Patients with nerve roots hypertrophy in CIDP have a significantly longer disease duration than those without hypertrophy suggesting a correlation between chronicity and hypertrophy development. Typically, onset is insidious, with slow clinical progression, as observed in our patient [11]. In many cases, nerve hypertrophy appears to be inversely related to conduction velocity and directly correlated with disease duration but not disease severity [11]. The presence of nerve root hypertrophy may indicate a more severe disease, potentially requiring more aggressive treatment strategies [31].
CIDP with nerve roots hypertrophy respond better to immunotherapy, often requiring a combination of intravenous immunoglobulin (IVIG), plasma exchange, and/or corticosteroids. The therapeutic goal is to improve strength, motor performance, and quality of life. Corticosteroids and immunoglobulins were among the first treatments used for CIDP, and plasmapheresis has also demonstrated efficacy [3]. For patients with no or moderate diffuse nerve enlargement or proximal regional hypertrophy, corticosteroids may be preferred. In cases of significant diffuse or distal regional hypertrophy, IVIG can be a suitable option [32]. Monoclonal antibodies, such as alemtuzumab, rituximab, and eculizumab, have shown efficacy in some studies [12] [33]. In our case, rituximab was preferred due to its accessibility and tolerability. Decompressive surgery with laminoplasty may be indicated for severe spinal cord compression [4].

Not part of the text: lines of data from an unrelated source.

File: src/rtl/fetch_unit.sv
// Instruction fetch unit: PC register, IDLE/FETCH control and a 2-entry
// {pc, instr} output FIFO presented to the decoder with a valid/ready handshake.
module fetch_unit #(
  parameter logic [11:0] RESET_PC = 12'd0
) (
  input  logic        clk,
  input  logic        rst,
  input  logic        fetch_en,
  output logic [11:0] imem_addr,
  input  logic [18:0] imem_instr,
  input  logic        redir_valid,
  input  logic [11:0] redir_target,
  output logic        out_valid,
  input  logic        out_ready,
  output logic [18:0] out_instr,
  output logic [11:0] out_pc,
  output logic [15:0] fetch_cnt
);

  localparam int unsigned PC_W    = 12;
  localparam int unsigned INSTR_W = 19;
  localparam int unsigned FCNT_W  = 16;
  localparam int unsigned CNT_W   = 2;

  typedef enum logic {
    IDLE  = 1'b0,
    FETCH = 1'b1
  } state_e;

  state_e               state_q, state_d;
  logic [PC_W-1:0]      pc_q, pc_d;
  logic [CNT_W-1:0]     cnt_q, cnt_d;
  logic                 valid_q, valid_d;
  logic [PC_W-1:0]      head_pc_q, head_pc_d;
  logic [INSTR_W-1:0]   head_instr_q, head_instr_d;
  logic [PC_W-1:0]      tail_pc_q, tail_pc_d;
  logic [INSTR_W-1:0]   tail_instr_q, tail_instr_d;
  logic [FCNT_W-1:0]    fcnt_q, fcnt_d;
  logic                 pop_c;
  logic                 push_c;

  // Handshake and fetch qualification; valid_q mirrors cnt_q != 0.
  assign pop_c  = valid_q & out_ready;
  assign push_c = (state_q == FETCH) & fetch_en & ~redir_valid &
                  ((cnt_q != CNT_W'(2)) | pop_c);

  // Control FSM; a redirect holds the current state.
  always_comb begin
    state_d = state_q;
    if (!redir_valid) begin
      if (state_q == IDLE) begin
        if (fetch_en) state_d = FETCH;
      end else begin
        if (!fetch_en) state_d = IDLE;
      end
    end
  end

  // PC, fetch counter and FIFO next state. Slot "head" is always the oldest entry.
  always_comb begin
    pc_d         = pc_q;
    cnt_d        = cnt_q;
    fcnt_d       = fcnt_q;
    head_pc_d    = head_pc_q;
    head_instr_d = head_instr_q;
    tail_pc_d    = tail_pc_q;
    tail_instr_d = tail_instr_q;

    if (redir_valid) begin
      cnt_d = CNT_W'(0);
      pc_d  = redir_target;
    end else begin
      if (push_c) begin
        pc_d   = pc_q + PC_W'(1);
        fcnt_d = fcnt_q + FCNT_W'(1);
      end
      case ({push_c, pop_c})
        2'b10: begin
          if (cnt_q == CNT_W'(0)) begin
            head_pc_d    = pc_q;
            head_instr_d = imem_instr;
          end else begin
            tail_pc_d    = pc_q;
            tail_instr_d = imem_instr;
          end
          cnt_d = cnt_q + CNT_W'(1);
        end
        2'b01: begin
          head_pc_d    = tail_pc_q;
          head_instr_d = tail_instr_q;
          cnt_d        = cnt_q - CNT_W'(1);
        end
        2'b11: begin
          if (cnt_q == CNT_W'(1)) begin
            head_pc_d    = pc_q;
            head_instr_d = imem_instr;
          end else begin
            head_pc_d    = tail_pc_q;
            head_instr_d = tail_instr_q;
            tail_pc_d    = pc_q;
            tail_instr_d = imem_instr;
          end
        end
        default: begin
        end
      endcase
    end

    valid_d = (cnt_d != CNT_W'(0));
  end

  always_ff @(posedge clk or posedge rst) begin
    if (rst) begin
      state_q      <= IDLE;
      pc_q         <= RESET_PC;
      cnt_q        <= CNT_W'(0);
      valid_q      <= 1'b0;
      head_pc_q    <= PC_W'(0);
      head_instr_q <= INSTR_W'(0);
      tail_pc_q    <= PC_W'(0);
      tail_instr_q <= INSTR_W'(0);
      fcnt_q       <= FCNT_W'(0);
    end else begin
      state_q      <= state_d;
      pc_q         <= pc_d;
      cnt_q        <= cnt_d;
      valid_q      <= valid_d;
      head_pc_q    <= head_pc_d;
      head_instr_q <= head_instr_d;
      tail_pc_q    <= tail_pc_d;
      tail_instr_q <= tail_instr_d;
      fcnt_q       <= fcnt_d;
    end
  end

  assign imem_addr = pc_q;
  assign out_valid = valid_q;
  assign out_pc    = head_pc_q;
  assign out_instr = head_instr_q;
  assign fetch_cnt = fcnt_q;

endmodule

This case highlights critical diagnostic insights with significant clinical implications. The patient’s atypical presentation, combined with nonspecific white matter lesions, emphasized the need for strict application of diagnostic criteria and longitudinal reassessment to avoid misdiagnosis. Spinal MRI with a radiculoplexus protocol proved essential, as nerve root hypertrophy strongly supported CIDP and guided appropriate management. Clinically, the case underscores the value of early imaging and electrophysiological confirmation, especially in atypical cases, to enable timely diagnosis and targeted therapy. The favorable response to rituximab also suggests that alternative immunotherapies should be considered in refractory cases. Regular clinical, neurophysiological, and imaging follow-up is essential to monitor disease course and prevent complications such as spinal canal stenosis.
4. Conclusion
CIDP with nerve root hypertrophy is common, but other neuropathies with similar features should also be considered. Moreover, hypertrophy can lead to spinal cord compression, potentially causing central signs and complicating the diagnosis of CIDP. This underscores the importance of spinal MRI with a radiculoplexus protocol, as conventional MRI may fail to detect these abnormalities. In such cases, specific management, including surgical cord decompression, may be necessary.
Conflicts of Interest
The authors declare no conflicts of interest.